* _THE DATA_
Context: an optimization exercise on an open-source flow, tuned for small area and a short achievable clock period. The choices shown serve that exercise and are no tape-out recipe. The RTL was checked by simulation tests, not by an equivalence proof against the original design. Power figures rest on the tool's default switching activity, not on a simulated workload.

==> flow/config.mk <==
export PLATFORM = sky130hd
export DESIGN_NAME = ACC_CPU_32BITS
export DESIGN_NICKNAME = ACC_CPU_32BITS
export VERILOG_FILES = /design/flow/design.v
export SDC_FILE = /design/flow/constraint.sdc
export NUM_CORES = 4
export LEC_CHECK = 0
export CAP_MARGIN = 20
export CORE_MARGIN = 2
export CORE_UTILIZATION = 40
export CTS_CLUSTER_DIAMETER = 100
export CTS_CLUSTER_SIZE = 18
export SLEW_MARGIN = 20
export SYNTH_HIERARCHICAL = 1
export SYNTH_MINIMUM_KEEP_SIZE = 0
==> flow/constraint.sdc <==
create_clock -name core_clock -period 105.0 [get_ports {clock}]
set_input_delay 21.0000 -clock core_clock [delete_from_list [all_inputs] [get_ports {clock}]]
set_output_delay 21.0000 -clock core_clock [all_outputs]
set_load 0.01 [all_outputs]
==> flow/design.v <==
module ACC_CPU_32BITS(
	input button_clock_in,
	input [16:0] Input,
	output wire [0:27] Output7Segments,
	input clock,
	output wire WaitingInput,
	input reset_in,
	output wire Negative,
	output wire [0:20] OutputPC,
	output wire [14:0] mem_addr,
	output wire [31:0] mem_wdata,
	output wire mem_we,
	input [31:0] mem_rdata
	);
	localparam [63:0] M_DEF  = 64'h04ff01009efddff7;  
	localparam [63:0] M_MULC = 64'h00001e0000002008;  
	localparam [63:0] M_AY   = 64'h0051000000000001;  
	localparam [63:0] M_AX   = 64'h00a2000082000100;  
	localparam [63:0] M_ASP  = 64'h0000000004000000;  
	localparam [63:0] M_AAUX = 64'h0000000000010000;  
	localparam [63:0] M_ASR3 = 64'h0400000000000000;  
	localparam [63:0] M_AZ   = 64'h0000010018fc0000;  
	localparam [63:0] M_BM   = 64'h0000150018a894a5;  
	localparam [63:0] M_BI   = 64'h00000a0000546a5a;  
	localparam [63:0] M_BZ   = 64'h040f000006010100;  
	localparam [63:0] M_SUB  = 64'h00c0000080000607;
	localparam [63:0] M_AND  = 64'h0000000000000030;
	localparam [63:0] M_OR   = 64'h0000000000001800;
	localparam [63:0] M_XOR  = 64'h000000000000c000;
	localparam [63:0] M_FLAGS= 64'h0000000000000007;  
	localparam [63:0] M_DACC = 64'h0003000010c0def0;
	localparam [63:0] M_DX   = 64'h00a8000084310000;
	localparam [63:0] M_DY   = 64'h04540000000c0000;
	localparam [63:0] M_PUSH = 64'h0000000560000000;
	localparam [63:0] M_PULL = 64'h0000010218000000;
	localparam [63:0] M_TO4  = 64'h00000107f8000000;  
	localparam [63:0] M_WAIT = 64'h9000000000000000;  
	localparam [63:0] M_IMMX = 64'h0000000080fe0000;  
	localparam [15:0] SG6 = 16'h1083, SG5 = 16'h208e, SG4 = 16'h02ba, SG3 = 16'h8492,
	                  SG2 = 16'hd004, SG1 = 16'hd860, SG0 = 16'h2812;
	function [6:0] seg7(input [3:0] v);
		seg7 = {SG6[v], SG5[v], SG4[v], SG3[v], SG2[v], SG1[v], SG0[v]};
	endfunction
	function [31:0] rev32(input [31:0] v);
		integer i;
		for (i = 0; i < 32; i = i + 1) rev32[i] = v[31 - i];
	endfunction
	function [31:0] rca32(input [31:0] a, input [31:0] b, input ci);
		integer i;
		reg c;
		begin
			c = ci;
			for (i = 0; i < 32; i = i + 1) begin
				rca32[i] = a[i] ^ b[i] ^ c;
				c = (a[i] & b[i]) | (c & (a[i] ^ b[i]));
			end
		end
	endfunction
	wire [21:0] rr;
	genvar gi;
	generate
		for (gi = 0; gi < 22; gi = gi + 1) begin : rg
			RstInv ri(.a(reset_in), .y(rr[gi]));
		end
	endgenerate
	wire [31:0] Mem = mem_rdata;
	reg [2:0] st;
	reg pend;             
	reg mact;             
	reg mshr;             
	reg [31:0] IR, Acc, X, Y, SP, SR, Aux, PC, sPC, MDR;
	reg [20:0] P;
	reg [14:0] Base;
	reg BaseHi;           
	reg [16:0] InReg;     
	reg [0:27] segR;
	reg [0:20] pcsegR;
	reg [31:0] WD;
	reg NegR, WIR, WER;
	reg [14:0] RA;
	reg subiu, desceu, bprev;
	reg [5:0] cnt;
	reg pre;
	wire [5:0] op = IR[31:26];
	wire [31:0] Imm = {6'd0, IR[25:0]};
	wire S0 = (st == 3'd0);
	wire S1 = (st == 3'd1);
	wire S2 = (st == 3'd2);
	wire S3 = (st == 3'd3);
	wire S4 = (st == 3'd4);
	wire S5 = (st == 3'd5);
	wire cDEF = M_DEF[op], cMULC = M_MULC[op], cAY = M_AY[op], cAX = M_AX[op];
	wire cASP = M_ASP[op], cAAUX = M_AAUX[op], cASR3 = M_ASR3[op], cAZ = M_AZ[op];
	wire cBM = M_BM[op], cBI = M_BI[op], cBZ = M_BZ[op], cSUB = M_SUB[op], cAND = M_AND[op];
	wire cOR = M_OR[op], cXOR = M_XOR[op], cFLAGS = M_FLAGS[op];
	wire cDACC = M_DACC[op], cDX = M_DX[op], cDY = M_DY[op];
	wire cPUSH = M_PUSH[op], cPULL = M_PULL[op], cTO4 = M_TO4[op];
	wire cWAIT = M_WAIT[op], cIMMX = M_IMMX[op];
	wire cBR = (op[5:2] == 4'b1001);    
	wire brTaken = (op[1:0] == 2'd0) ? (~SR[0] & ~SR[1]) :
	               (op[1:0] == 2'd1) ? ~SR[1] :
	               (op[1:0] == 2'd2) ? SR[0] : SR[1];
	wire IO0 = (op == 6'd60) & (S3 | S4);
	wire BRK = (op == 6'd63) & (S3 | S4);
	reg [2:0] nst;
	always @(*) begin
		case (st)
			3'd0: nst = 3'd1;
			3'd1: nst = 3'd2;
			3'd2: nst = 3'd3;
			3'd3: nst = cTO4 ? 3'd4 : (cWAIT ? ((subiu == desceu) ? 3'd3 : 3'd4) : 3'd0);
			3'd4: nst = (op == 6'd34) ? 3'd5 : (cWAIT ? ((subiu != desceu) ? 3'd4 : 3'd0) : 3'd0);
			default: nst = 3'd0;
		endcase
	end
	wire exe = S0 & pend;
	reg [31:0] defA, defB;
	always @(*) begin
		if (cAZ) defA = 32'd0;
		else if (cAY) defA = Y;
		else if (cAX) defA = X;
		else if (cASP) defA = SP;
		else if (cAAUX) defA = Aux;
		else if (cASR3) defA = {31'd0, SR[3]};
		else defA = Acc;
		if (cBZ) defB = 32'd0;
		else if (cBM) defB = MDR;
		else if (cBI) defB = Imm;
		else defB = 32'd1;
	end
	wire jmp = S3 & (op == 6'd35);
	wire rti = S3 & (op == 6'd56);
	wire wdY = (op == 6'd31), wdSR = (op == 6'd29), wdSPC = (op == 6'd32), wdPC = (op == 6'd34);
	wire wdAcc = ~(wdY | wdSR | wdSPC | wdPC);
	wire aPC  = (S1 & ~pre) | (S3 & cBR) | (S2 & wdPC);
	wire oup  = S3 & (op == 6'd59);
	wire aSP  = (S3 & ~cBR & ~jmp & ~rti & ~oup) | S4;
	wire aSPC = rti | (S2 & wdSPC);
	wire aSR  = S2 & wdSR;
	wire aY   = (S2 & wdY) | oup;
	wire aAcc = S2 & wdAcc;
	wire [31:0] addA = S0 ? defA :
		(({32{aPC}} & PC) | ({32{aSP}} & SP) | ({32{aSPC}} & sPC) |
		 ({32{aSR}} & SR) | ({32{aY}} & Y) | ({32{aAcc}} & Acc));
	wire [31:0] addB = S0 ? defB : (((S3 & (cBR | jmp)) | S5) ? Imm :
		((S1 & pre) ? 32'd198 : ((S2 | rti) ? 32'd0 : 32'd1)));
	wire addSub = S0 ? cSUB : (aSP & S3) | oup;     
	wire [31:0] sum = rca32(addA, addB ^ {32{addSub}}, addSub);
	reg [31:0] R;
	always @(*) begin
		if (cAND) R = Acc & defB;
		else if (cOR) R = Acc | defB;
		else if (cXOR) R = Acc ^ defB;
		else R = sum;
	end
	wire [31:0] shOne = (IR[25:5] == 21'd0) ? (32'd1 << IR[4:0]) : 32'd0;
	wire [31:0] mulB = (op == 6'd3 || op == 6'd13) ? shOne : Imm;
	wire [10:0] chunk = S0 ? {1'b0, MDR[31:22]} : (S1 ? MDR[21:11] : MDR[10:0]);
	wire [31:0] mulA = mshr ? rev32(Acc) : Acc;
	reg [31:0] T, ms, mc, mr, mn;
	integer mi;
	always @(*) begin
		ms = {P, 11'd0};
		mc = 32'd0;
		for (mi = 0; mi < 11; mi = mi + 1) begin
			mr = chunk[mi] ? (mulA << mi) : 32'd0;
			mn = ms ^ mc ^ mr;
			mc = ((ms & mc) | (ms & mr) | (mc & mr)) << 1;
			ms = mn;
		end
		T = ms + mc;
	end
	wire [31:0] Tfin = mshr ? rev32(T) : T;
	wire mfin = mact & S2;
	reg [31:0] Acc_n, X_n, Y_n, SP_n, SR_n, Aux_n, PCo_n, sPC_n;
	reg [14:0] Base_n;
	reg BaseHi_n;
	always @(*) begin
		Acc_n = Acc; X_n = X; Y_n = Y; SP_n = SP; SR_n = SR; Aux_n = Aux;
		PCo_n = PC; sPC_n = sPC; Base_n = Base; BaseHi_n = BaseHi;
		if (exe) begin
			if (cDACC) Acc_n = R;
			if (cDX) X_n = sum;
			if (cDY) Y_n = sum;
			if (cFLAGS) SR_n[2:0] = {1'b0, (sum == 32'd0), sum[31]};
			if (op == 6'd25) SP_n = sum;
			if (op == 6'd8) Aux_n = sum;
			if (op == 6'd27) SR_n = sum;
			if (op == 6'd40) sPC_n = sum;
		end
		if (mfin) Acc_n = Tfin;
		if (S1) begin
			PCo_n = sum;
			if (pre) begin
				sPC_n = PC;
				Base_n = 15'd0;
				BaseHi_n = 1'b0;
			end
		end
		if (S3) begin
			case (op)
				6'd24, 6'd56: begin Base_n = Aux[14:0]; BaseHi_n = |Aux[31:15]; end
				6'd35: PCo_n = sum;
				6'd57: SR_n[3] = 1'b1;
				default: ;
			endcase
			if (cPUSH) SP_n = sum;
			if (cBR & brTaken) PCo_n = sum;
			if (op == 6'd56) PCo_n = sum;
		end
		if (S4) begin
			if (op == 6'd60) Y_n = {InReg[16], 15'd0, InReg[15:0]};
			if (cPULL) SP_n = sum;
		end
		if (S5) PCo_n = sum;
	end
	wire rts = S4 & (op == 6'd33);
	wire [31:0] PC_n = rts ? Mem : PCo_n;
	wire [31:0] IR_n = S1 ? (pre ? 32'hF8000000 : Mem) : IR;
	wire pre_n = S0 & (BaseHi | (|Base)) & (cnt == 6'd63);
	wire [14:0] BX = Base + X[14:0];
	wire [14:0] PM = S4 ? Base : (pre ? X[14:0] : BX);
	wire fastSel = (S1 & ~pre) | rts;
	reg [14:0] slP, slQ;
	always @(*) begin
		if (S1 | (S2 & cIMMX)) begin
			slP = S1 ? X[14:0] : BX;
			slQ = S1 ? 15'd0 : IR[14:0];
		end else begin
			slP = Base_n;
			slQ = (nst == 3'd0 || nst == 3'd1) ? PCo_n[14:0] : SP_n[14:0];
		end
	end
	wire [14:0] slowSum = slP + slQ;
	wire [14:0] RA_d;
	RaNext ran(.pm(PM), .mem(Mem[14:0]), .slow(slowSum), .fast(fastSel), .d(RA_d));
	wire [31:0] MDR_n = (mact & (S0 | S1)) ? MDR : ((S3 & cMULC & ~cBM) ? mulB : Mem);
	wire [31:0] WD_n = S2 ? ((mfin & wdAcc) ? Tfin : sum) : WD;
	wire WE_n = ((nst == 3'd3) & ((op == 6'd17) | (op == 6'd31))) |
	            ((nst == 3'd4) & cPUSH);
	wire WI_n = (nst == 3'd3) & (op == 6'd60);
	wire [15:0] outv = Y[31] ? ~sum[15:0] : Y[15:0];
	always @(posedge clock) begin
		MDR <= MDR_n;
		P <= S3 ? 21'd0 : T[20:0];
		IR <= IR_n;       
		WD <= WD_n;
	end
	always @(posedge clock) begin
		if (rr[0]) begin
			st <= 3'd0;
			pend <= 1'b0;
			mact <= 1'b0;
			mshr <= 1'b0;
			WER <= 1'b0;
			WIR <= 1'b0;
		end else begin
			st <= nst;
			pend <= (S3 | S4) & cDEF;
			mact <= S3 ? cMULC : (S2 ? 1'b0 : mact);
			if (S3) mshr <= (op == 6'd13);
			WER <= WE_n;
			WIR <= WI_n;
		end
	end
	always @(posedge clock) if (rr[1]) Acc[15:0] <= 16'd0; else Acc[15:0] <= Acc_n[15:0];
	always @(posedge clock) if (rr[2]) Acc[31:16] <= 16'd0; else Acc[31:16] <= Acc_n[31:16];
	always @(posedge clock) if (rr[3]) X[15:0] <= 16'd0; else X[15:0] <= X_n[15:0];
	always @(posedge clock) if (rr[4]) X[31:16] <= 16'd0; else X[31:16] <= X_n[31:16];
	always @(posedge clock) if (rr[5]) Y[15:0] <= 16'd0; else Y[15:0] <= Y_n[15:0];
	always @(posedge clock) if (rr[6]) Y[31:16] <= 16'd0; else Y[31:16] <= Y_n[31:16];
	always @(posedge clock) if (rr[7]) SP[15:0] <= 16'd9497; else SP[15:0] <= SP_n[15:0];
	always @(posedge clock) if (rr[8]) SP[31:16] <= 16'd0; else SP[31:16] <= SP_n[31:16];
	always @(posedge clock) if (rr[9]) SR[15:0] <= 16'd0; else SR[15:0] <= SR_n[15:0];
	always @(posedge clock) if (rr[10]) SR[31:16] <= 16'd0; else SR[31:16] <= SR_n[31:16];
	always @(posedge clock) if (rr[11]) Aux[15:0] <= 16'd0; else Aux[15:0] <= Aux_n[15:0];
	always @(posedge clock) if (rr[12]) Aux[31:16] <= 16'd0; else Aux[31:16] <= Aux_n[31:16];
	always @(posedge clock) if (rr[13]) PC[15:0] <= 16'd0; else PC[15:0] <= PC_n[15:0];
	always @(posedge clock) if (rr[14]) PC[31:16] <= 16'd0; else PC[31:16] <= PC_n[31:16];
	always @(posedge clock) if (rr[15]) sPC[15:0] <= 16'd0; else sPC[15:0] <= sPC_n[15:0];
	always @(posedge clock) if (rr[16]) sPC[31:16] <= 16'd0; else sPC[31:16] <= sPC_n[31:16];
	always @(posedge clock) begin
		if (rr[17]) begin
			Base <= 15'd0;
			BaseHi <= 1'b0;
		end else begin
			Base <= Base_n;
			BaseHi <= BaseHi_n;
		end
	end
	always @(posedge clock) if (rr[21]) RA <= 15'd0; else RA <= RA_d;
	wire [20:0] pcseg_d;
	PcSegNext psn(.pco(PCo_n[11:0]), .mem(Mem[11:0]), .rts(rts), .seg(pcseg_d));
	always @(posedge clock)
		if (rr[18]) pcsegR <= {seg7(4'd0), seg7(4'd0), seg7(4'd0)};
		else pcsegR <= pcseg_d;
	wire countSig = S0 & (BaseHi | (|Base));
	always @(posedge clock) begin
		if (rr[0]) begin
			cnt <= 6'd0;
			pre <= 1'b0;
		end else begin
			pre <= pre_n;
			if (countSig) cnt <= cnt + 6'd1;
		end
	end
	wire bclk = ~button_clock_in;
	wire brise = bclk & ~bprev;
	wire bfall = ~bclk & bprev;
	always @(posedge clock) begin
		if (rr[20]) begin
			bprev <= 1'b0;
			InReg <= 17'd0;
			subiu <= 1'b0;
			desceu <= 1'b0;
		end else begin
			bprev <= bclk;
			if (brise & IO0) InReg <= Input;
			if (brise & (IO0 | BRK)) subiu <= ~subiu;
			if (bfall & (IO0 | BRK) & (subiu != desceu)) desceu <= ~desceu;
		end
	end
	always @(posedge clock) begin
		if (rr[19]) begin
			segR <= {seg7(4'd0), seg7(4'd0), seg7(4'd0), seg7(4'd0)};
			NegR <= 1'b0;
		end else if (S3 & (op == 6'd59)) begin
			NegR <= Y[31];
			segR <= {seg7(outv[3:0]), seg7(outv[7:4]), seg7(outv[11:8]), seg7(outv[15:12])};
		end
	end
	assign Output7Segments = segR;
	assign OutputPC = pcsegR;
	assign Negative = NegR;
	assign WaitingInput = WIR;
	assign mem_addr = RA;
	assign mem_we = WER;
	assign mem_wdata = WD;
endmodule
module RaNext(input [14:0] pm, input [14:0] mem, input [14:0] slow, input fast,
	output [14:0] d);
	wire [14:0] s = pm + mem;
	assign d = fast ? s : slow;
endmodule
module PcSegNext(input [11:0] pco, input [11:0] mem, input rts, output [20:0] seg);
	localparam [15:0] SG6 = 16'h1083, SG5 = 16'h208e, SG4 = 16'h02ba, SG3 = 16'h8492,
	                  SG2 = 16'hd004, SG1 = 16'hd860, SG0 = 16'h2812;
	function [6:0] seg7(input [3:0] v);
		seg7 = {SG6[v], SG5[v], SG4[v], SG3[v], SG2[v], SG1[v], SG0[v]};
	endfunction
	wire [11:0] p = rts ? mem : pco;
	assign seg = {seg7(p[3:0]), seg7(p[7:4]), seg7(p[11:8])};
endmodule
module RstInv(input a, output y);
	assign y = ~a;
endmodule
==> flow/run.sh <==
#!/bin/bash
# synth_recipe.tcl (not shown) runs the flow's synth.tcl, then flattens the netlist and writes it again
# the make line also repeats each setting of config.mk as NAME=value (left out here)
make -C /OpenROAD-flow-scripts/flow DESIGN_CONFIG=/design/flow/config.mk WORK_HOME=/design/flow/orfs CLKGATE_MAP_FILE= SYNTH_SCRIPT=/design/flow/synth_recipe.tcl finish
==> summary.txt <==
[sequential cells by signal, indices dropped and copies added, names as in the netlist, 3 cells and up]
name,flops
SR,32
SP,32
segR,28
Y,32
WD,32
X,32
sPC,32
MDR,32
PC,32
Aux,32
P,21
Base,15
cnt,6
st,3
InReg,17
Acc,32
IR,32
pcsegR,21
RA,15
[where the power goes]
| part | total (uW) | switching (uW) | internal [uW] |
|---|---|---|---|
| Clock | 152 | 80.8 | 71.3 |
| Combinational | 146 | 99.4 | 47.0 |
| Sequential | 206 | 7.28 | 199 |
| Total | 505 | 187 | 318 |
[logic make-up (layout without fill, tap and decap cells)]
group | after synthesis | in the layout
AOI/OAI and AO/OA | 1152 | 1152
adders and majority gates | 491 | 491
muxes | 180 | 180
and+or+nand+nor | 1865 | 1865
buffers and inverters | 678 | 632
other | 0 | 2
xor gates and xnor gates | 105 | 105
DFF | 489 | 489
[modules after synthesis (local to each module, per instance)]
| module | area (um2) | cells | times used |
|---|---|---|---|
| ACC_CPU_32BITS | 38500 | 4711 | 1 |
| RaNext | 966 | 128 | 1 |
| PcSegNext | 926 | 99 | 1 |
| RstInv | 3.75 | 1 | 22 |
[worst max-delay path by stage]
stage	slack (ps)	from	endpoint
3_3_place_gp	81280	mem_rdata[0]	RA[14]
6_report	81970	mem_rdata[0]	RA[14]
3_5_place_dp	81320	mem_rdata[0]	RA[14]
5_1_grt	81730	mem_rdata[0]	RA[14]
2_1_floorplan	82270	mem_rdata[0]	RA[14]
4_1_cts	81980	mem_rdata[0]	RA[14]
[metal layers]
metal  up-vias  global-route usage  wire length [um]
li1      16930                   -                 -
met5         -                   0                35
met2      2150               0.480             71200
met3       447              0.0589             17100
met4         6               0.165             10400
met1     18321               0.422             66700
[worst max-delay path: stages]
cell and delay, ps:
clkdlybuf4s50_1 650, ha_1 260, inv_1 60, fa_1 430, nor2b_4 150, o2111ai_2 200
a2111oi_2 380, o21ai_0 140, a31oi_1 150, nor2b_1 150
[placed cells by master (no fill, tap or decap), types with 31 or more instances in the layout]
master / count
nand2_1: 821
nor2_1: 502
dfxtp_1: 391
a21oi_1: 337
inv_1: 290
fa_1: 278
ha_1: 213
o21ai_0: 210
mux2i_1: 151
clkdlybuf4s50_1: 150
a211oi_1: 134
buf_4: 123
nor2b_1: 99
nand3_1: 98
edfxtp_1: 96
a221oi_1: 86
and2_1: 84
nor3_1: 80
xnor2_1: 67
a311oi_1: 50
a22oi_1: 48
clkbuf_16: 39
a21o_1: 36
xor2_1: 35
nand2b_1: 32
a222oi_1: 31
[final cells by class]
cell class                      count  area (um2)  share of cell area
Clock buffer                       51        1040              0.0235
Inverter                          296        1110              0.0251
Multi-Input combinational cell   3793       27200               0.614
Antenna cell                        2        5.00            0.000113
Clock inverter                     11         114             0.00257
Tap cell                         1298        1620              0.0367
Sequential cell                   489       10800               0.243
Timing Repair Buffer              274        2440              0.0551
[metrics by stage]
stage / instances / setup slack (ps) / cell area (um2)
detailed placement: 6149 / 81320 / 43100
global route: 6212 / 81730 / 44300
CTS: 6211 / 81980 / 44300
finish: 6214 / 81970 / 44300
global placement: 6149 / 81280 / 43100
floorplan: 4960 / 82270 / 40400
==> results.yml <==
detailed_routing:
  postRouteWirelength_um: 165000
  route.detailed.drc: 0
  drtIter0Drc: 5082
  vias: 37854
  drt-pass1-iter-count: 10
  postRouteAntennaNets: 0
  wire_per_inst_um: 26.6
  vias_per_cell: 6.09
clock_network:
  cts-hold-fix-buffers: 0
  ctsHtreeMaxLevel: 2
  clk_latency_ps: 630
  cts_tree: "built"
  cts_sinks: 489
  cts_buffers: 37
  path_clk_slew_ps: 90
  cts_resized: 0
  post-cts-setup-buffers: 0
  clock_path_buffers: 3
  clockRootBuffer: "clkbuf_16"
yosys:
  synth_edf_count: 96
  synth_flop_cell: "dfxtp_1"
  yosysTopAreaCell: "dfxtp_1"
  synth-compound-area-share: 0.189
  ys_seq_area_frac: 0.266
  syn_nets: 5503
  netlist_instances: 4960
  synth_xor_area_frac: 0.0234
  yosys_register_bits: 489
  yosysMostFrequentCell: "nand2_1"
  synthAdderAreaFrac: 0.204
  yosysWarnings: 8
  syn_area_um2: 40400
  synth_area_leaders: "dfxtp_1 (19%), fa_1 (14%), nand2_1 (7.6%)"
  synth_mux_area_frac: 0.0470
  yosysTopAreaCellShare: 0.195
  synth_top_cells_by_count: "nand2_1 (824), nor2_1 (505), dfxtp_1 (393), a21oi_1 (339), clkbuf_1 (297)"
  ys_types: 110
  synth_top_family_by_area: "simple AND/OR/NAND/NOR gates"
  async_flop_share: 0
  synth-simple-area-share: 0.204
  syn_area_per_cell_um2: 8.15
finish:
  finish.utilization: 0.442
  nets: 5434
  syn_to_final_growth_pct: 9.55
  drive_gt1_frac: 0.0604
  num-fill-cells: 10019
setup_path:
  worstReg2RegStart: "IR[26]"
  cp_max_fo: 5
  end_kind: "register"
  start_kind: "input port"
  critPathArrivalTime_ps: 23590
  timing.rr.end: "SR[1]"
  critPathKind: "in2reg"
  critPathRequiredTime_ps: 105560
  r2r_slack_ps: 85960
  reg2reg_depth: 50
timing:
  setup_violations: 0
  finalCriticalPeriod_ps: 23030
  rsz0062_at_grt: "no"
  tightest_slew_ps: 1070
  totalNegativeSetupSlack_ps: 0
  holdWs_ps: 458
  fin_skew_ps: 31.1
  clock.fmax_mhz: 43.4
  max_slew_margin: 0.279
  hold_viol: 0
  period_share: 0.219
  drv_slew: 0
place:
  gp_congestion: 1.01
  place_hpwl_um: 121000
  io_buffers: 150
min_path:
  hold_class: "reg2reg"
  hp-start: "SR[27]"
  min_to: "SR[27]"
  min_path_cells: 2
global_routing:
  grt_pass1_wl_um: 242000
  antenna_found_initial: 8
  grt_max_degree: 66
  gr-total-overflow: 0
  grt_pass1_vias: 35546
  grt_usage: 0.314
floorplanning:
  dieArea_um2: 104000
  die-height_um: 322
  rows: 116
  core-area_um2: 100000
  die_w_um: 322
  start_util: 0.404
  io_pins: 151
pwr:
  irDropWorstVdd_mv: 0.0106
  p_per_area_nw_per_um2: 11.4
  finalPower_uw: 505
  p_leak_uw: 0.0165
status:
  status: "finished clean"
flow_run:
  maxCapViolCount: 0

-- what the ideal ports hide --
Ports are ideal in the flow. The routed layout listed here was re-timed in OpenROAD.
Step 1: set_driving_cell puts a clkbuf_16 on clock and a buf_2 on each other input, an assumption about the parent block.
Step 2 adds t to the input delays and takes it off the output delays; t is the mean of the earliest and latest rising clock arrival at the registers after step 1. Input paths then give back, and output paths get back, about the clock's delay inside the block.
a / b / c = no drivers / after step 1 / after step 2; a / b = the first two.
shift t [ns]: 0.683
slack for setup (ns): 81.973 / 82.024 / 81.341
worst hold slack (ns): 0.458 / 0.458 / 0.458
worst data-port slew with drivers (ns): 0.06
cell pins on the clock port's net: 1
After both steps this run still meets setup and hold. For this run, drivers alone change the setup slack by +0.051 ns; drivers and shift together by -0.632 ns.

* _EXERCISE DIRECTIONS_
When the word "cIMMX" shows up in a line of the entries, pull that line out.

* _TASK RESPONSE_
	wire cWAIT = M_WAIT[op], cIMMX = M_IMMX[op];
		if (S1 | (S2 & cIMMX)) begin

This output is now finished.